Filter this material down to the lines that hold "again", copying each one.
= Beginning of Section =
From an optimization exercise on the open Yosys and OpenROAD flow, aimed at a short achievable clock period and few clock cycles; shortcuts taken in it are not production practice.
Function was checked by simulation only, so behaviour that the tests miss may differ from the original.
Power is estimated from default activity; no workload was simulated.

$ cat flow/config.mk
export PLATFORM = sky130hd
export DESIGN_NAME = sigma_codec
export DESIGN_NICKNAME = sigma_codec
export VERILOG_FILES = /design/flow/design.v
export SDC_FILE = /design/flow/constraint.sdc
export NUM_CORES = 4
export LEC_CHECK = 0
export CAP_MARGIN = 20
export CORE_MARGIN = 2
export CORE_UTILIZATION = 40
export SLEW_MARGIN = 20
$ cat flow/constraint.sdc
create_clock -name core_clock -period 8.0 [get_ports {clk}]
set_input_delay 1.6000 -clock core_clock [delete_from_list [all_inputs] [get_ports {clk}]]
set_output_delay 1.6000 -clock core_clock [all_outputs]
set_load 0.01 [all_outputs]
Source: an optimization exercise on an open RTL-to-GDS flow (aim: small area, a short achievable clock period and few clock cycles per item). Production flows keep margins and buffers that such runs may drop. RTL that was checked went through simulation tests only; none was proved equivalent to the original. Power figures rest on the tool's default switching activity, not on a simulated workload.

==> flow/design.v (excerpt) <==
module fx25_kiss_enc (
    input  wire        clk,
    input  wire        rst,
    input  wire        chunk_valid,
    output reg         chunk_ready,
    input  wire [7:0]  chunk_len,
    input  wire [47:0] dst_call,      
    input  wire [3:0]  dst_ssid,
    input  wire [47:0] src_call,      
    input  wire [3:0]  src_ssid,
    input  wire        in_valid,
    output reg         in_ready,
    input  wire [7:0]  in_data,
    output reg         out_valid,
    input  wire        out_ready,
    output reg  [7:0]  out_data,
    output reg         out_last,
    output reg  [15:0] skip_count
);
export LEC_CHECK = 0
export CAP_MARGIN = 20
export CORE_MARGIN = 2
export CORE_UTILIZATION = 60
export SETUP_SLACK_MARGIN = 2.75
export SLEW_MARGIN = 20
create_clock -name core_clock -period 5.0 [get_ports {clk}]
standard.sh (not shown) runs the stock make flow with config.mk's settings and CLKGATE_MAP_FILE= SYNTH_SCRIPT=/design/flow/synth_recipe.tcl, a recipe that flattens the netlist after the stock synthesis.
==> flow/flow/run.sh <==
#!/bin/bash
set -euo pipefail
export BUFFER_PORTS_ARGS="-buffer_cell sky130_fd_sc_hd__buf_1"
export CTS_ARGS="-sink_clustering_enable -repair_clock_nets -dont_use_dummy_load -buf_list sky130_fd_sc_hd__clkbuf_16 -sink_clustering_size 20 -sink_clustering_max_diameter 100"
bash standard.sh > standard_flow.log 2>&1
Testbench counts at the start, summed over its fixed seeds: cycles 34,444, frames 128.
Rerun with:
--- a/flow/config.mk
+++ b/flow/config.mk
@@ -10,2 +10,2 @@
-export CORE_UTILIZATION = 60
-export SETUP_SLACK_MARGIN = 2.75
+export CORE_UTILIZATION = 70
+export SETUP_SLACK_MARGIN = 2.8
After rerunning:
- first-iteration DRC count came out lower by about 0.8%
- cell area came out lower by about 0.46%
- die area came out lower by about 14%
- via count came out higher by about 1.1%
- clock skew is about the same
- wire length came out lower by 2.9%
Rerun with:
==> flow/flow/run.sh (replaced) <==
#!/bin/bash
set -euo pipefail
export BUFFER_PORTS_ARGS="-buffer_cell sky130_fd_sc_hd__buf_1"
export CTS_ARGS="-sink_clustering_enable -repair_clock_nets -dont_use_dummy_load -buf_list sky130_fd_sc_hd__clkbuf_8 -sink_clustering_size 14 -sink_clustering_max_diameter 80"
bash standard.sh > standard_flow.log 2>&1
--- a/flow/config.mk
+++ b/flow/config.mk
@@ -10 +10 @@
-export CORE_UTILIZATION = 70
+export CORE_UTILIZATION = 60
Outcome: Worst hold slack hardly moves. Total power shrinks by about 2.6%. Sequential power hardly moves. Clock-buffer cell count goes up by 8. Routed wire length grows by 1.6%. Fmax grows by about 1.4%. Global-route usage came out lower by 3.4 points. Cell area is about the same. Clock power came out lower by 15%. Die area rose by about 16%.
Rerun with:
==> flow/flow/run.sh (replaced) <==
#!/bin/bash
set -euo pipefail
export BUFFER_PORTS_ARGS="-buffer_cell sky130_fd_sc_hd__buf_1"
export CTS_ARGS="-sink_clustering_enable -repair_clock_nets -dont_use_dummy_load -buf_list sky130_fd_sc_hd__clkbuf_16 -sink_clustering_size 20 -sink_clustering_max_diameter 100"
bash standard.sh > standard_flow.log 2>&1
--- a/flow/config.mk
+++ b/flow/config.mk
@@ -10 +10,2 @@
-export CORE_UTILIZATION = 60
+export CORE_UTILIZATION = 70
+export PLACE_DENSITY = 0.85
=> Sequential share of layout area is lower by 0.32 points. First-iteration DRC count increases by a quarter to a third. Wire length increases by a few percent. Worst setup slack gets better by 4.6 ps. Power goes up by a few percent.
= End of Section =
= Beginning of Section =
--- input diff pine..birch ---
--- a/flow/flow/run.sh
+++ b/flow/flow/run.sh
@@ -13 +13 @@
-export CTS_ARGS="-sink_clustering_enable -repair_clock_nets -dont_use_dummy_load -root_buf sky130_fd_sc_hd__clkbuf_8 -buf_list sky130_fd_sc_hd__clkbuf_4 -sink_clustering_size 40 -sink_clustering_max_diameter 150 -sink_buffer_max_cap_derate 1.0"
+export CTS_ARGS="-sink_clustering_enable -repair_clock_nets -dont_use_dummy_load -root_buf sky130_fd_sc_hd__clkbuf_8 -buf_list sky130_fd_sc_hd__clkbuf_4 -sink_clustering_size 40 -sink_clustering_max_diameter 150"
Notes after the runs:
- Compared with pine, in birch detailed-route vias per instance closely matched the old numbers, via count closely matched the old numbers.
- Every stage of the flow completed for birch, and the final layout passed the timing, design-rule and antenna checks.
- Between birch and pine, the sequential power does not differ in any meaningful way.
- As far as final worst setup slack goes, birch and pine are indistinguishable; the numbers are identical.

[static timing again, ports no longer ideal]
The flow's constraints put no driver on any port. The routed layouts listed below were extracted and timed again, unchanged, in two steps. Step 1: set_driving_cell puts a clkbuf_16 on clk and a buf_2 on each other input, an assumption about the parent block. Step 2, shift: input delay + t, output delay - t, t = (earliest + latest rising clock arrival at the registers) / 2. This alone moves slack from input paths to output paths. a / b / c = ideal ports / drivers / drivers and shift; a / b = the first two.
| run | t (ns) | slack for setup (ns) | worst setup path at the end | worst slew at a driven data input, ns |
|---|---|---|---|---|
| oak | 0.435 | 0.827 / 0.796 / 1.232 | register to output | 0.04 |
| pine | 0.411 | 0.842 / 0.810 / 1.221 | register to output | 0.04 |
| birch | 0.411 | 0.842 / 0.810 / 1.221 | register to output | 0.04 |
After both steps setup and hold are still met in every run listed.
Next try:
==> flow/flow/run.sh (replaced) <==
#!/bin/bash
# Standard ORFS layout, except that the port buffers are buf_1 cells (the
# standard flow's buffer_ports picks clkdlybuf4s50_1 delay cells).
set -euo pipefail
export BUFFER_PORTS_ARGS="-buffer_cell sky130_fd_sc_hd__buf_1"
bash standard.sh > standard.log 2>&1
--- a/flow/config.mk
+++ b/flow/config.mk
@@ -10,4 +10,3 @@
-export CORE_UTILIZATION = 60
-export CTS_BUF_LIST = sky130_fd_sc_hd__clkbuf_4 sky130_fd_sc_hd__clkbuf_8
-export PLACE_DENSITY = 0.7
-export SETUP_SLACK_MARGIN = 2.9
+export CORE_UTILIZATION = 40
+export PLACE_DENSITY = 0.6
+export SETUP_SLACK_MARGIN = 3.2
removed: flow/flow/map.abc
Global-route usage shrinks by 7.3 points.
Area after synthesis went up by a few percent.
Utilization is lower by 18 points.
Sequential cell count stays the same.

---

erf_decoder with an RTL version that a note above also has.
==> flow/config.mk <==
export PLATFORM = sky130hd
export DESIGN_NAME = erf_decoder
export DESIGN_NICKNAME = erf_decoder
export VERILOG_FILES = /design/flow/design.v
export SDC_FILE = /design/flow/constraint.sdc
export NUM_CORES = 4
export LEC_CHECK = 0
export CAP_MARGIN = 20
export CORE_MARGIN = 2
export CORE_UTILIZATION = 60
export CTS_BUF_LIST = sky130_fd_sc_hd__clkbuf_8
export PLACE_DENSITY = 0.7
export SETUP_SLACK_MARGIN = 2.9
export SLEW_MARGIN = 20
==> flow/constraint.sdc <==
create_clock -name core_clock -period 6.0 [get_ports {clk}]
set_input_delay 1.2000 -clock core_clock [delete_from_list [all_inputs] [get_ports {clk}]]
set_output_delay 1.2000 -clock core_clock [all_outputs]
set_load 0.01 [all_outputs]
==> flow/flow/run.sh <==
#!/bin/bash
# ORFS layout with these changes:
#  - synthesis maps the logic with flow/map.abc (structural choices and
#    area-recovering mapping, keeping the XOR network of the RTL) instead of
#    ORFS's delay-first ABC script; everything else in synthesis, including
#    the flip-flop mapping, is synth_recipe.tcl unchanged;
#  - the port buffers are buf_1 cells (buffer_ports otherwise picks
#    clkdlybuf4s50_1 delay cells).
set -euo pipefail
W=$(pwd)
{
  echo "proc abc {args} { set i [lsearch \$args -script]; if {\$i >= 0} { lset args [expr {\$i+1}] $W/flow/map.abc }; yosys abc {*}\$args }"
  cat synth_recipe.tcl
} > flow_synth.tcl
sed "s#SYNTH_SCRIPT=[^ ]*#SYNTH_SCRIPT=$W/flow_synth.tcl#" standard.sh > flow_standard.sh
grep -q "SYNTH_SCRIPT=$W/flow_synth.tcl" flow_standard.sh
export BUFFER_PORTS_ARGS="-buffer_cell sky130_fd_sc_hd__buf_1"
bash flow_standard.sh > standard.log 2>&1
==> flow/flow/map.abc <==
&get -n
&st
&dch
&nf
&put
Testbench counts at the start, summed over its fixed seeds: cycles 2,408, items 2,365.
= End of Section =
Answer:
[static timing again, ports no longer ideal]
The flow's constraints put no driver on any port. The routed layouts listed below were extracted and timed again, unchanged, in two steps. Step 1: set_driving_cell puts a clkbuf_16 on clk and a buf_2 on each other input, an assumption about the parent block. Step 2, shift: input delay + t, output delay - t, t = (earliest + latest rising clock arrival at the registers) / 2. This alone moves slack from input paths to output paths. a / b / c = ideal ports / drivers / drivers and shift; a / b = the first two.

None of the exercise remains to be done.